Why Starch Is No Longer My BFF…

Or, Sweet-Baby-Jesus-Don’t-Make-Me-Eat-Anymore-Starchy-Foods…

Take your pick. Anyway you cut it, boil it, bake it, fry it, whatev, I am DONE.

My beloved husband is considering divorcing my ass if I continue to eat starch. Not really. But I would not blame him one bit if he did. I am, how shall I put it, a bit gaseous. And, um, slightly stinky. Well, hell. If I can’t talk about it to you guys, who do I tell? Anyhoo. It’s pretty bad. Really bad.

I don’t really have any idea how to broach the subject with Mummy Dearest. She has always prided herself on being a good cook. And she is. Truly. But if I eat another potato I may throw myself off the deck. The thing is? My Diddy will only eat certain veggies. Potato’s being one of them. I know. It makes me nuts.

Why don’t I cook, you ask? Because my Diddy doesn’t really care for what I cook. He doesn’t say so in so many words, but I can sorta tell. I use a lot of olive oil and fresh garlic in my cooking. I also make a lot of things he will not eat. Things involving turkey sausage, fresh veggies, whole wheat pasta, etc. We generally eat healthier food. We like lots of fresh fruits and veggies. I fry nothing. I am the opposite of my mother in the kitchen in every way. The one night I did cook? Was okay. The boys loved it. But I didn’t feel like it would be something I would be doing again while we were here.

Which really sucks. I miss cooking. Very much. I am already planning the things I will be making the first week in our new place. And the good news is that that looks like it will be happening sooner than we thought. Like maybe in the next few weeks. We are going to look next weekend. If everything goes as planned, we will be moving at the end of the month.

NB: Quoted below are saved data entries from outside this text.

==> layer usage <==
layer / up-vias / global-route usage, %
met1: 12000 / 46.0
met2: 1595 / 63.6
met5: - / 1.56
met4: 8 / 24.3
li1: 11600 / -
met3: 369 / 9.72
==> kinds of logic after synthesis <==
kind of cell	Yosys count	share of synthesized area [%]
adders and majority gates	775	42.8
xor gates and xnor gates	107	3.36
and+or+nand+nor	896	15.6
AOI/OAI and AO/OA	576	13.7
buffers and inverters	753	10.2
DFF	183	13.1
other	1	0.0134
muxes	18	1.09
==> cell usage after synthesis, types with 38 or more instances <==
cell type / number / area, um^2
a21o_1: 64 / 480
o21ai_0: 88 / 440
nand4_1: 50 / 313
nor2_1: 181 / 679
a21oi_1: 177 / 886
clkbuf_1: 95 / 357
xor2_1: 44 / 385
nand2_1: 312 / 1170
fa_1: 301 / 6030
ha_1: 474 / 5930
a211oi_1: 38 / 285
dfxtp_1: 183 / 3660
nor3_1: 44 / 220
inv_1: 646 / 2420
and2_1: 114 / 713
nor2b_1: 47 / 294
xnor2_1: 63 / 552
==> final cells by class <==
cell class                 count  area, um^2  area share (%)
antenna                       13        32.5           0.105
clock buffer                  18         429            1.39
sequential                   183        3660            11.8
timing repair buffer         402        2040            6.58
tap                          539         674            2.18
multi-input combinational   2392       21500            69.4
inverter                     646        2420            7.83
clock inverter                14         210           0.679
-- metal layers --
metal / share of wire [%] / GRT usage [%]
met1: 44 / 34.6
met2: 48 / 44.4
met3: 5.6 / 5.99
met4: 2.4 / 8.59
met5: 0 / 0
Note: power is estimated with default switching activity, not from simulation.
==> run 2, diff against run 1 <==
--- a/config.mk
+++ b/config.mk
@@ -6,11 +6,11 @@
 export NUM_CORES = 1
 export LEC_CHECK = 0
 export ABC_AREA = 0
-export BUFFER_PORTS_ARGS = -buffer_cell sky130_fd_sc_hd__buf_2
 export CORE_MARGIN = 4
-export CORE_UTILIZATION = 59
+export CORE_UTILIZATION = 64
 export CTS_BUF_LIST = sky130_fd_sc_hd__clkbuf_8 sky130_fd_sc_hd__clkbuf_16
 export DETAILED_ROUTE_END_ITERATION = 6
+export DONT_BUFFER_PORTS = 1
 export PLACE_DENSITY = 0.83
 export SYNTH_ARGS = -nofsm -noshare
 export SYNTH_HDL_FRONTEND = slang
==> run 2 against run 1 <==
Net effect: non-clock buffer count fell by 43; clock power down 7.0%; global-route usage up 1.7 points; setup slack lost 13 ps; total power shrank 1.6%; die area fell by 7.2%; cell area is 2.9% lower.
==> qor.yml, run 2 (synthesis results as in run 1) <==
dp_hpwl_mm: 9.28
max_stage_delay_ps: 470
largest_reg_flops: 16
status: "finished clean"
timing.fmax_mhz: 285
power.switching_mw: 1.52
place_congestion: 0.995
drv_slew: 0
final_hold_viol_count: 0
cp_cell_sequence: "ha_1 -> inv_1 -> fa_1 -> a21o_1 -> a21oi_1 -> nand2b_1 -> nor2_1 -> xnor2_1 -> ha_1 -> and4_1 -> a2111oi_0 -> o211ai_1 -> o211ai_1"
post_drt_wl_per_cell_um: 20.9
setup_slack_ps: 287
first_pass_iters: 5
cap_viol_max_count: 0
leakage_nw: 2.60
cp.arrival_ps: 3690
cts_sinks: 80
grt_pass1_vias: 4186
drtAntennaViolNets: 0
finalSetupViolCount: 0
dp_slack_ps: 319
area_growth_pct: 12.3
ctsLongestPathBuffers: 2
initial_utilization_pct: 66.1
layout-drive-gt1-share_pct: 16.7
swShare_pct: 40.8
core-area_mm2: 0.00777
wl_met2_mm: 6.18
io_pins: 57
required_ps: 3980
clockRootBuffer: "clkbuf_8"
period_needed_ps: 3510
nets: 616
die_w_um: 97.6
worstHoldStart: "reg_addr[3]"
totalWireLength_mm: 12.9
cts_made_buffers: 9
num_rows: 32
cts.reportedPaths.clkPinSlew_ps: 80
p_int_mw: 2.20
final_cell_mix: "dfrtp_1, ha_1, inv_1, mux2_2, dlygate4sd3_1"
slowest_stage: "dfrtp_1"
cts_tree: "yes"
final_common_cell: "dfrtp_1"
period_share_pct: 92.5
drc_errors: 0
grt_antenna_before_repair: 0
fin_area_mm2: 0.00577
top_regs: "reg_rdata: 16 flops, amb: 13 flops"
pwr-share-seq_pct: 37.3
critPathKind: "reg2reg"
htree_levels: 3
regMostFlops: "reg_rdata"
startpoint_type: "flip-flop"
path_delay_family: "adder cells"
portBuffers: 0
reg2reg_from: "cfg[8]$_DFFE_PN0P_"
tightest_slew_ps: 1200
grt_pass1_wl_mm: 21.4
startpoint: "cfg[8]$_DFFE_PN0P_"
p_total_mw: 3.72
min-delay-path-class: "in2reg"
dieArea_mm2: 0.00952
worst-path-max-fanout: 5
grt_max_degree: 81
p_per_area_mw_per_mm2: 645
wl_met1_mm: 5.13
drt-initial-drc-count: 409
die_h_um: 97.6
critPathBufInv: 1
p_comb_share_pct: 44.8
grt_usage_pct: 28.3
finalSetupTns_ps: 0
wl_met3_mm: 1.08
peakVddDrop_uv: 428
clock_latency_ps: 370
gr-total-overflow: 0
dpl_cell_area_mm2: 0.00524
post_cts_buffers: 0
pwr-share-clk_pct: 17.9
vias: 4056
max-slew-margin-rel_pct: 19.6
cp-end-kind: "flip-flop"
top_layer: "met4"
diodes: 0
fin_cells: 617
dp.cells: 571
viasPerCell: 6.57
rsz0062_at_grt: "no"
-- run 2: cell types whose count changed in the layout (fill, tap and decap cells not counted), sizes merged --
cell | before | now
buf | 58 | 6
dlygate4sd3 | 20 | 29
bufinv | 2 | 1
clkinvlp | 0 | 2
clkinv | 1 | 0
==> src/core/aclkg_pkg.sv <==
// audio clock generator: register map, field layout, reset values and widths
package aclkg_pkg;

    // ------------------------------------------------------------
    // register subaddresses
    // ------------------------------------------------------------
    localparam logic [7:0] ACLKG_ADDR_CNT_LO = 8'h30;
    localparam logic [7:0] ACLKG_ADDR_CNT_MID = 8'h31;
    localparam logic [7:0] ACLKG_ADDR_CNT_HI = 8'h32;
    localparam logic [7:0] ACLKG_ADDR_INC_LO = 8'h34;
    localparam logic [7:0] ACLKG_ADDR_INC_MID = 8'h35;
    localparam logic [7:0] ACLKG_ADDR_INC_HI = 8'h36;
    localparam logic [7:0] ACLKG_ADDR_BDIV = 8'h38;
    localparam logic [7:0] ACLKG_ADDR_CDIV = 8'h39;
    localparam logic [7:0] ACLKG_ADDR_CTRL = 8'h3a;
    localparam logic [7:0] ACLKG_ADDR_STATUS = 8'h3b;

    // ------------------------------------------------------------
    // field widths and bit positions
    // ------------------------------------------------------------
    localparam int ACLKG_CNT_W = 18;
    localparam int ACLKG_INC_W = 22;
    localparam int ACLKG_DIV_W = 6;
    localparam int ACLKG_CTRL_W = 4;
    localparam int ACLKG_PLL_OPEN_BIT = 3;
    localparam int ACLKG_VREF_SEL_BIT = 2;
    localparam int ACLKG_CPHASE_BIT = 1;
    localparam int ACLKG_BPHASE_BIT = 0;
    localparam int ACLKG_STAT_LOCK_BIT = 0;

    // ------------------------------------------------------------
    // synthesis datapath
    // ------------------------------------------------------------
    localparam int ACLKG_ACC_W = 24;
    localparam int ACLKG_TRIM_W = 16;
    localparam logic [15:0] ACLKG_TRIM_MAX = 16'h7fff;
    localparam logic [15:0] ACLKG_TRIM_MIN = 16'h8000;
    localparam logic [15:0] ACLKG_TRIM_STEP = 16'h0001;

    // ------------------------------------------------------------
    // values after reset
    // ------------------------------------------------------------
    localparam logic [17:0] ACLKG_RST_CNT = 18'h00000;
    localparam logic [21:0] ACLKG_RST_INC = 22'h000000;
    localparam logic [5:0] ACLKG_RST_DIV = 6'h00;
    localparam logic [3:0] ACLKG_RST_CTRL = 4'h0;
    localparam logic [7:0] ACLKG_RST_RDATA = 8'h00;

endpackage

Keep your fingers crossed. And maybe your toes, too.

Week 3…

It’s not going so well. I am very angry with my mother. I resent being treated like I am still in high school. It is really pissing me off and making it very difficult for me to remain civil. I am a grown woman. So is she for that matter. Jeebus…

My husband deserves some sort of medal. Or something. He has the patience of Job. Truly. He has always been sort of quiet towards my parents. Us living here has not cured him of that habit. He spends a lot of time with the boys outside or in our room.

We are just ready to be back in our own place. The kids are okay. The excitement has kinda worn off now. They don’t really have anywhere that is their own space. Plus, if something is on that my parents want to watch,then they can’t be in the living room.

I feel so stifled and resentful. I keep telling myself that it is only for a little while longer and “serenity now, serenity now”, but I don’t know how much longer I can bite my tongue. I am on the verge of exploding. And to make matters worse? I am off work tonight. Yikes.

Serenity now, serenity now…

Bitchin’…

Mary Mother of God, are you people all frickin’ morons? No, really. I’m serious.

I work in a children’s re-sale store. It is almost SUMMER. WHY WOULD YOU THINK WE WOULD BE TAKING WINTER CLOTHES? THIS IS THE SOUTH. USE YOUR BRAINS.

Sorry, it just gets very annoying on a daily basis to have to say the same thing over and over and over again. What really kills me? When they get offended that we are no longer taking fall/winter clothing.

Morons.

Don’t even get me started on the spots/smells,etc.